Segundo o antropologista britânico Robin Dunbar, quando conversamos é que reforçamos nossos laços sociais. Passamos pelo menos 20% do nosso tempo conversando. E falar sobre outras pessoas ou sobre situações é das atividades mais importantes para estreitar relacionamentos.
Já era assim com os primatas. Depois que desceram das árvores e formaram grandes grupos nômades nas savanas os primatas passaram a socializar através do “grooming” que, numa tradução literal, é “contato físico com as pontas dos dedos para limpeza do pêlo do outro membro do grupo”. Este “grooming” representava na cadeia evolutiva a conversinha do almoço de hoje: os primatas trocavam informações importantes sobre alianças, parceiros e inimigos apenas pelo contato ou ausência dele.
O próprio Dunbar defende que a língua e a linguagem surgiram a partir do crescimento das tribos de primatas: os grupos ficaram tão grandes que era impossível fazer “grooming” com todo mundo sem comprometer o tempo dedicado ao mais importante: caça e à alimentação. Passamos a fazer sons e evolutivamente a falar, agilizando o processo de comunicação sem o toque dos dedos. Mágica? Não, a língua e a linguagem surgiram como resultado da evolução da nossa espécie.
Século XXI. O processo evolutivo continua. Criamos gadgets, inventamos WhatsApp, Facebook, Twitter, Instagram para o grooming ficar ainda mais rápido.

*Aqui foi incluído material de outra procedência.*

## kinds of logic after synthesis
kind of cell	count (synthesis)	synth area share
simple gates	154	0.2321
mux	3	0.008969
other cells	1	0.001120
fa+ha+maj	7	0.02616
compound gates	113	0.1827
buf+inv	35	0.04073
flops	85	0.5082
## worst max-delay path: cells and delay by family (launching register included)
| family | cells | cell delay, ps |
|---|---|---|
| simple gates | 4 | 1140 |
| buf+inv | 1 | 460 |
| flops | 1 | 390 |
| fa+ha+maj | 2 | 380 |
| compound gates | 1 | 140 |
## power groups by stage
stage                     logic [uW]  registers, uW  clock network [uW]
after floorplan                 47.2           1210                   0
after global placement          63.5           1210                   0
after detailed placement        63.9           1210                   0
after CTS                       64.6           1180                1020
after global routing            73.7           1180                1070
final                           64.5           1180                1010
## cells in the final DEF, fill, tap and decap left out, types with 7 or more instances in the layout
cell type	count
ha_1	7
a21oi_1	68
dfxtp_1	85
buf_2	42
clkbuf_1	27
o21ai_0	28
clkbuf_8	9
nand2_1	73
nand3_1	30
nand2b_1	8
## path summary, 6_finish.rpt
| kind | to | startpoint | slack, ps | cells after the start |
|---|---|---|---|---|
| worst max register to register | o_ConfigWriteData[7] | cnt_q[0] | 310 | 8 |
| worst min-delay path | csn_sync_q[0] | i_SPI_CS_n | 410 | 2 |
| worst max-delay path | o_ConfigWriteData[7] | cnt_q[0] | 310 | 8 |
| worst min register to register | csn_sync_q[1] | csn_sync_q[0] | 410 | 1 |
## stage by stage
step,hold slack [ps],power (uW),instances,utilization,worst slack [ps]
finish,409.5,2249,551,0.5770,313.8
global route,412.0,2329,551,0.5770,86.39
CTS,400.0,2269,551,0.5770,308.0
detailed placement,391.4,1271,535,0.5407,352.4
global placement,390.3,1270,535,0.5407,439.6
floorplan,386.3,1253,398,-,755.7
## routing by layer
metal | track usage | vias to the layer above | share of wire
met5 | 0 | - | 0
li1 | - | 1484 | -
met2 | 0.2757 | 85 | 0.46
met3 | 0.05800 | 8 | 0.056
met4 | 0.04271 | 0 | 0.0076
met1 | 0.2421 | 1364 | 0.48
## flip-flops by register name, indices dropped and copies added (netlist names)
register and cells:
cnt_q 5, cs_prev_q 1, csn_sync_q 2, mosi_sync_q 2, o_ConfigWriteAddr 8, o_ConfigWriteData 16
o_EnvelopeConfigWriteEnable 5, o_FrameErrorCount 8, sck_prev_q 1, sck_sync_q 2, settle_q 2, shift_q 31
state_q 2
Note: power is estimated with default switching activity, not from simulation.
**src/rtl/time_frame_pkg.sv**
```systemverilog
// Shared types and constants for the time snapshot framer: FSM states, frame sizes, field slots.
// Purely declarative; no logic, no latency, no flow control.
package time_frame_pkg;

    typedef enum logic [1:0] {
        IDLE    = 2'd0,
        CONVERT = 2'd1,
        SEND    = 2'd2
    } state_e;

    localparam int CONV_CYCLES    = 6;
    localparam int FRAME_LEN_CK   = 7;
    localparam int FRAME_LEN_NOCK = 6;
    localparam int IDX_W          = 3;
    localparam int CNT_W          = 3;
    localparam int FIELD_W        = 6;
    localparam int NUM_FIELDS     = 5;

    localparam int MONTHS  = 0;
    localparam int DAYS    = 1;
    localparam int HOURS   = 2;
    localparam int MINUTES = 3;
    localparam int SECONDS = 4;

    function automatic logic [7:0] bcd_byte(input logic [3:0] tens, input logic [3:0] ones);
        return {tens, ones};
    endfunction

endpackage

```
**src/rtl/bcd_digit_split.sv**
```systemverilog
// One field's binary-to-BCD stage: load a value, then peel off a ten per enabled cycle.
// One subtract per enable; no flow control, the owner decides how many enables to give.
module bcd_digit_split #(
    parameter int W = 6
) (
    input  logic         clk_i,
    input  logic         rst_ni,
    input  logic         load_i,
    input  logic         en_i,
    input  logic [W-1:0] val_i,
    output logic [3:0]   ones_o,
    output logic [3:0]   tens_o
);

    logic [W-1:0] work_q, work_d;
    logic [3:0]   tens_q, tens_d;
    logic         ge10;

    assign ge10 = (work_q >= W'(10));

    always_comb begin
        work_d = work_q;
        tens_d = tens_q;
        if (load_i) begin
            work_d = val_i;
            tens_d = '0;
        end else if (en_i && ge10) begin
            work_d = work_q - W'(10);
            tens_d = tens_q + 4'd1;
        end
    end

    always_ff @(posedge clk_i or negedge rst_ni) begin
        if (!rst_ni) begin
            work_q <= '0;
            tens_q <= '0;
        end else begin
            work_q <= work_d;
            tens_q <= tens_d;
        end
    end

    // After enough enables the residue is below ten, so its low nibble is the ones digit.
    assign ones_o = work_q[3:0];
    assign tens_o = tens_q;

endmodule

```
**src/rtl/time_frame_tx.sv**
```systemverilog
// Snapshots clock fields, converts to BCD in 6 cycles, sends HEADER+5 BCD bytes(+XOR) on valid/ready.
// First byte 6 cycles after snap; bytes hold while tx_ready is low; snaps while busy are dropped.
module time_frame_tx
    import time_frame_pkg::*;
#(
    parameter logic [7:0] HEADER      = 8'hA5,
    parameter bit         CHECKSUM_EN = 1'b1
) (
    input  logic       SysClock,
    input  logic       reset_n,
    input  logic [5:0] seconds,
    input  logic [5:0] minutes,
    input  logic [4:0] hours,
    input  logic [4:0] days,
    input  logic [3:0] months,
    input  logic       snap,
    input  logic       tx_ready,
    output logic [7:0] tx_data,
    output logic       tx_valid,
    output logic       tx_last,
    output logic       busy,
    output logic       snap_drop
);

    localparam logic [IDX_W-1:0] LAST_IDX =
        IDX_W'((CHECKSUM_EN ? FRAME_LEN_CK : FRAME_LEN_NOCK) - 1);

    state_e             state_q, state_d;
    logic [CNT_W-1:0]   cnt_q, cnt_d;
    logic [IDX_W-1:0]   idx_q, idx_d, nxt_idx;
    logic [7:0]         tx_data_q, tx_data_d;
    logic               tx_valid_q, tx_valid_d;
    logic               tx_last_q, tx_last_d;
    logic               busy_q, busy_d;
    logic               snap_drop_q, snap_drop_d;
    logic               load, conv_en;

    logic [FIELD_W-1:0] field_bin  [NUM_FIELDS];
    logic [3:0]         ones       [NUM_FIELDS];
    logic [3:0]         tens       [NUM_FIELDS];
    logic [7:0]         field_byte [NUM_FIELDS];
    logic [7:0]         cksum, nxt_byte;

    assign field_bin[MONTHS]  = {2'b00, months};
    assign field_bin[DAYS]    = {1'b0, days};
    assign field_bin[HOURS]   = {1'b0, hours};
    assign field_bin[MINUTES] = minutes;
    assign field_bin[SECONDS] = seconds;

    for (genvar f = 0; f < NUM_FIELDS; f++) begin : g_split
        bcd_digit_split #(.W(FIELD_W)) u_split (
            .clk_i  (SysClock),
            .rst_ni (reset_n),
            .load_i (load),
            .en_i   (conv_en),
            .val_i  (field_bin[f]),
            .ones_o (ones[f]),
            .tens_o (tens[f])
        );
    end

    always_comb begin
        cksum = '0;
        for (int f = 0; f < NUM_FIELDS; f++) begin
            field_byte[f] = bcd_byte(tens[f], ones[f]);
            cksum         = cksum ^ field_byte[f];
        end
    end

    // Byte to present after the current one is accepted; the digits are stable throughout SEND.
    assign nxt_idx = idx_q + 3'd1;

    always_comb begin
        case (nxt_idx)
            3'd0:    nxt_byte = HEADER;
            3'd1:    nxt_byte = field_byte[MONTHS];
            3'd2:    nxt_byte = field_byte[DAYS];
            3'd3:    nxt_byte = field_byte[HOURS];
            3'd4:    nxt_byte = field_byte[MINUTES];
            3'd5:    nxt_byte = field_byte[SECONDS];
            default: nxt_byte = cksum;
        endcase
    end

    always_comb begin
        state_d     = state_q;
        cnt_d       = cnt_q;
        idx_d       = idx_q;
        tx_data_d   = tx_data_q;
        tx_valid_d  = tx_valid_q;
        tx_last_d   = tx_last_q;
        busy_d      = busy_q;
        snap_drop_d = 1'b0;
        load        = 1'b0;
        conv_en     = 1'b0;
        case (state_q)
            IDLE: begin
                cnt_d = '0;
                if (snap) begin
                    load    = 1'b1;
                    busy_d  = 1'b1;
                    state_d = CONVERT;
                end
            end
            CONVERT: begin
                snap_drop_d = snap;
                conv_en     = 1'b1;
                cnt_d       = cnt_q + 3'd1;
                if (cnt_q == CNT_W'(CONV_CYCLES - 1)) begin
                    state_d    = SEND;
                    idx_d      = '0;
                    tx_valid_d = 1'b1;
                    tx_data_d  = HEADER;
                    tx_last_d  = 1'b0;
                end
            end
            SEND: begin
                snap_drop_d = snap;
                if (tx_ready) begin
                    if (idx_q == LAST_IDX) begin
                        state_d    = IDLE;
                        tx_valid_d = 1'b0;
                        tx_last_d  = 1'b0;
                        tx_data_d  = '0;
                        busy_d     = 1'b0;
                    end else begin
                        idx_d     = nxt_idx;
                        tx_data_d = nxt_byte;
                        tx_last_d = (nxt_idx == LAST_IDX);
                    end
                end
            end
            default: state_d = IDLE;
        endcase
    end

    always_ff @(posedge SysClock or negedge reset_n) begin
        if (!reset_n) begin
            state_q     <= IDLE;
            cnt_q       <= '0;
            idx_q       <= '0;
            tx_data_q   <= '0;
            tx_valid_q  <= 1'b0;
            tx_last_q   <= 1'b0;
            busy_q      <= 1'b0;
            snap_drop_q <= 1'b0;
        end else begin
            state_q     <= state_d;
            cnt_q       <= cnt_d;
            idx_q       <= idx_d;
            tx_data_q   <= tx_data_d;
            tx_valid_q  <= tx_valid_d;
            tx_last_q   <= tx_last_d;
            busy_q      <= busy_d;
            snap_drop_q <= snap_drop_d;
        end
    end

    assign tx_data   = tx_data_q;
    assign tx_valid  = tx_valid_q;
    assign tx_last   = tx_last_q;
    assign busy      = busy_q;
    assign snap_drop = snap_drop_q;

endmodule
```
**config.mk**
```make
export PLATFORM = sky130hd
export DESIGN_NAME = time_frame_tx
export DESIGN_NICKNAME = d
export VERILOG_FILES = /design/src/rtl/time_frame_pkg.sv /design/src/rtl/bcd_digit_split.sv /design/src/rtl/time_frame_tx.sv
export SDC_FILE = /design/constraint.sdc
export NUM_CORES = 1
export LEC_CHECK = 0
export BUFFER_PORTS_ARGS = -buffer_cell sky130_fd_sc_hd__buf_4
export CAP_MARGIN = 20
export CORE_UTILIZATION = 35
export CTS_CLUSTER_SIZE = 10
export DETAILED_ROUTE_END_ITERATION = 10
export PLACE_DENSITY_LB_ADDON = 0.25
export REMOVE_ABC_BUFFERS = 1
export SETUP_SLACK_MARGIN = 0.05
export SKIP_LAST_GASP = 1
export SYNTH_ARGS = -nofsm -noshare
export SYNTH_HDL_FRONTEND = slang
export SYNTH_SLANG_ARGS = --single-unit
```
**constraint.sdc**
```tcl
create_clock -name SysClock -period 2.8 [get_ports SysClock]
set_input_delay 0.42 -clock SysClock [delete_from_list [all_inputs] [get_ports SysClock]]
set_output_delay 0.42 -clock SysClock [all_outputs]
set_load 0.005 [all_outputs]
```
[src/rtl/mips_trace_capture.sv]
// Trace capture unit for a single-cycle MIPS core: run/halt/timeout FSM plus a
// trace FIFO of {pc, mem_addr, write_data, zero} entries drained through rd_en.
module mips_trace_capture #(
   parameter int WIDTH          = 32,
   parameter int DEPTH          = 16,
   parameter int HALT_REPEAT    = 2,
   parameter int MAX_CYCLES     = 1024,
   parameter int PC_CHANGE_ONLY = 0,
   parameter int OVERWRITE      = 0
) (
   input  logic                     clk,
   input  logic                     rst,
   input  logic                     start,
   input  logic                     stop,
   input  logic [WIDTH-1:0]         pc,
   input  logic [WIDTH-1:0]         mem_addr,
   input  logic [WIDTH-1:0]         write_data,
   input  logic                     zero,
   input  logic                     rd_en,
   output logic                     rd_valid,
   output logic [WIDTH-1:0]         rd_pc,
   output logic [WIDTH-1:0]         rd_mem_addr,
   output logic [WIDTH-1:0]         rd_wdata,
   output logic                     rd_zero,
   output logic [$clog2(DEPTH):0]   count,
   output logic                     full,
   output logic                     empty,
   output logic                     overflow,
   output logic                     halted,
   output logic                     timeout,
   output logic [31:0]              cycle_count,
   output logic [1:0]               state
);

   localparam int AW = $clog2(DEPTH);
   localparam int CW = AW + 1;
   localparam int EW = 3 * WIDTH + 1;
   localparam logic [AW-1:0] PTR_ONE   = AW'(1);
   localparam logic [CW-1:0] CNT_ONE   = CW'(1);
   localparam logic [CW-1:0] CNT_FULL  = CW'(DEPTH);
   localparam logic [8:0]    HALT_LIM  = 9'(HALT_REPEAT);
   localparam logic [31:0]   CYC_LIM   = 32'(MAX_CYCLES - 1);

   typedef enum logic [1:0] {
      S_IDLE    = 2'd0,
      S_RUN     = 2'd1,
      S_HALTED  = 2'd2,
      S_TIMEOUT = 2'd3
   } state_t;

   state_t            state_r;
   state_t            state_nxt_s;
   logic [31:0]       cycle_count_r;
   logic [7:0]        halt_cnt_r;
   logic [WIDTH-1:0]  prev_pc_r;
   logic              prev_valid_r;
   logic              halted_r;
   logic              timeout_r;

   logic [EW-1:0]     mem_r [DEPTH];
   logic [AW-1:0]     wr_ptr_r;
   logic [AW-1:0]     rd_ptr_r;
   logic [CW-1:0]     count_r;
   logic              overflow_r;
   logic              rd_valid_r;
   logic [WIDTH-1:0]  rd_pc_r;
   logic [WIDTH-1:0]  rd_mem_addr_r;
   logic [WIDTH-1:0]  rd_wdata_r;
   logic              rd_zero_r;

   logic              run_s;
   logic              restart_s;
   logic              pc_same_s;
   logic              halt_hit_s;
   logic              limit_hit_s;
   logic              push_s;
   logic              pop_s;
   logic              full_s;
   logic              empty_s;
   logic              wr_en_s;
   logic [EW-1:0]     entry_s;
   logic [EW-1:0]     rd_entry_s;

   assign run_s       = (state_r == S_RUN);
   assign restart_s   = !run_s && start;
   assign pc_same_s   = prev_valid_r && (pc == prev_pc_r);
   assign halt_hit_s  = pc_same_s && (({1'b0, halt_cnt_r} + 9'd1) >= HALT_LIM);
   assign limit_hit_s = (cycle_count_r == CYC_LIM);
   assign full_s      = (count_r == CNT_FULL);
   assign empty_s     = (count_r == {CW{1'b0}});
   assign push_s      = run_s && ((PC_CHANGE_ONLY == 0) || !pc_same_s);
   assign pop_s       = rd_en && !empty_s;
   // A full FIFO still accepts the push when a pop frees a slot or the oldest is overwritten
   assign wr_en_s     = !rst && push_s && (!full_s || pop_s || (OVERWRITE != 0));
   assign entry_s     = {pc, mem_addr, write_data, zero};
   assign rd_entry_s  = mem_r[rd_ptr_r];

   // FSM state register
   always_ff @(posedge clk) begin
      if (rst) begin
         state_r <= S_IDLE;
      end else begin
         state_r <= state_nxt_s;
      end
   end

   // FSM next-state logic
   always_comb begin
      state_nxt_s = state_r;
      case (state_r)
         S_IDLE: begin
            if (start) state_nxt_s = S_RUN;
            else       state_nxt_s = S_IDLE;
         end
         S_RUN: begin
            if (stop)             state_nxt_s = S_IDLE;
            else if (halt_hit_s)  state_nxt_s = S_HALTED;
            else if (limit_hit_s) state_nxt_s = S_TIMEOUT;
            else                  state_nxt_s = S_RUN;
         end
         S_HALTED, S_TIMEOUT: begin
            if (start) state_nxt_s = S_RUN;
            else       state_nxt_s = state_r;
         end
         default: state_nxt_s = S_IDLE;
      endcase
   end

   // Run bookkeeping: cycle counter, repeated-pc tracking and sticky termination flags
   always_ff @(posedge clk) begin
      if (rst) begin
         cycle_count_r <= 32'd0;
         halt_cnt_r    <= 8'd0;
         prev_pc_r     <= {WIDTH{1'b0}};
         prev_valid_r  <= 1'b0;
         halted_r      <= 1'b0;
         timeout_r     <= 1'b0;
      end else if (restart_s) begin
         cycle_count_r <= 32'd0;
         halt_cnt_r    <= 8'd0;
         prev_valid_r  <= 1'b0;
         halted_r      <= 1'b0;
         timeout_r     <= 1'b0;
      end else if (run_s) begin
         prev_pc_r    <= pc;
         prev_valid_r <= 1'b1;
         if (!pc_same_s)                halt_cnt_r <= 8'd0;
         else if (halt_cnt_r != 8'hFF)  halt_cnt_r <= halt_cnt_r + 8'd1;
         // The cycle that leaves RUN is not counted
         if ((state_nxt_s == S_RUN) && (cycle_count_r != 32'hFFFF_FFFF))
            cycle_count_r <= cycle_count_r + 32'd1;
         if (state_nxt_s == S_HALTED)  halted_r  <= 1'b1;
         if (state_nxt_s == S_TIMEOUT) timeout_r <= 1'b1;
      end
   end

   // Trace storage; contents are only observable after being written
   always_ff @(posedge clk) begin
      if (wr_en_s) mem_r[wr_ptr_r] <= entry_s;
   end

   // FIFO pointers, occupancy, overflow flag and registered read port
   always_ff @(posedge clk) begin
      if (rst) begin
         wr_ptr_r      <= {AW{1'b0}};
         rd_ptr_r      <= {AW{1'b0}};
         count_r       <= {CW{1'b0}};
         overflow_r    <= 1'b0;
         rd_valid_r    <= 1'b0;
         rd_pc_r       <= {WIDTH{1'b0}};
         rd_mem_addr_r <= {WIDTH{1'b0}};
         rd_wdata_r    <= {WIDTH{1'b0}};
         rd_zero_r     <= 1'b0;
      end else begin
         rd_valid_r <= pop_s;
         if (pop_s) begin
            rd_pc_r       <= rd_entry_s[EW-1 -: WIDTH];
            rd_mem_addr_r <= rd_entry_s[2*WIDTH -: WIDTH];
            rd_wdata_r    <= rd_entry_s[WIDTH -: WIDTH];
            rd_zero_r     <= rd_entry_s[0];
         end
         if (push_s && pop_s) begin
            wr_ptr_r <= wr_ptr_r + PTR_ONE;
            rd_ptr_r <= rd_ptr_r + PTR_ONE;
         end else if (push_s) begin
            if (!full_s) begin
               wr_ptr_r <= wr_ptr_r + PTR_ONE;
               count_r  <= count_r + CNT_ONE;
            end else if (OVERWRITE != 0) begin
               wr_ptr_r   <= wr_ptr_r + PTR_ONE;
               rd_ptr_r   <= rd_ptr_r + PTR_ONE;
               overflow_r <= 1'b1;
            end else begin
               overflow_r <= 1'b1;
            end
         end else if (pop_s) begin
            rd_ptr_r <= rd_ptr_r + PTR_ONE;
            count_r  <= count_r - CNT_ONE;
         end
      end
   end

   assign rd_valid    = rd_valid_r;
   assign rd_pc       = rd_pc_r;
   assign rd_mem_addr = rd_mem_addr_r;
   assign rd_wdata    = rd_wdata_r;
   assign rd_zero     = rd_zero_r;
   assign count       = count_r;
   assign full        = full_s;
   assign empty       = empty_s;
   assign overflow    = overflow_r;
   assign halted      = halted_r;
   assign timeout     = timeout_r;
   assign cycle_count = cycle_count_r;
   assign state       = state_r;

endmodule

Ampliamos nossa conversinha do almoço para muito além do limite sem ampliar muito o tamanho do córtex cerebral, o mais desenvolvido entre os mamíferos.
Olhando a evolução dos primatas até os dias de hoje fica patente o quanto aperfeiçoamos o processo de transmissão de informações dentro e fora das nossas redes de relacionamento. Neste novo mundo as conversas são a nova interface. E a reputação positiva é o objetivo esperado. O mais incrível e que nós, gestores de Marketing, não percebemos: a comunicação corporativa e o marketing estão apostando cada vez mais também em conversas próximas, individuais e verdadeiras.
Há indícios:
- Estima-se que Amazon Echo e Google Home, aparatos tecnológicos que funcionam com uma interface totalmente baseada em conversações com o uso de inteligência artificial, devem vender juntos 24 milhões de unidades em 2017. (Fonte: Voice Report, VoiceLabs)
- O Facebook comemora 1 bilhão de usuários ativos na sua plataforma Messenger, sendo que há no Brasil pelo menos 100 milhões ativos mensalmente. (Fonte: Facebook)
- O WhatsApp, também do Facebook, comemorou em 2016 seu primeiro 1 bilhão de usuários ativos mundialmente. (Fonte: Facebook)
- Cortana da Microsoft e Siri da Apple também aperfeiçoam e apostam em suas interfaces de voz competindo por uma fatia deste mercado.
- Passamos mais tempo em aplicativos como WhatsApp e Messenger do que no Facebook. (E.life, Hábitos 2016)
Os bots que rodam na plataforma do Facebook somam-se às estatísticas de tecnologia para conversar. Eles hoje ajudam aqui mesmo no Brasil milhares de consumidores a resolverem desde um extrato de banco até uma senha perdida.
E as empresas? Muitas delas ainda almoçam sozinhas, não se engajam nas conversas. Não por curiosidade mas por puro medo. Ou por estarem presas em modelos de comunicação descendentes (de cima para baixo) do passado. A gente chamava isso de mídia de massa!
Mesmo quando investem em modelos conversacionais estas empresas imitam um diálogo de uma maneira falsa. Criam bots que mandam propagandas ou canais em redes sociais onde o mais importante é o alcance de suas mensagens, não o diálogo aberto e verdadeiro com os stakeholders. Falta o envolvimento genuíno numa conversa com o consumidor.
É óbvio que as marcas não devem sair se metendo em conversas alheias. Mas a era das marcas que almoçam sozinhas está acabando. Talvez eu mesmo deva aceitar mais convites para a hora do almoço.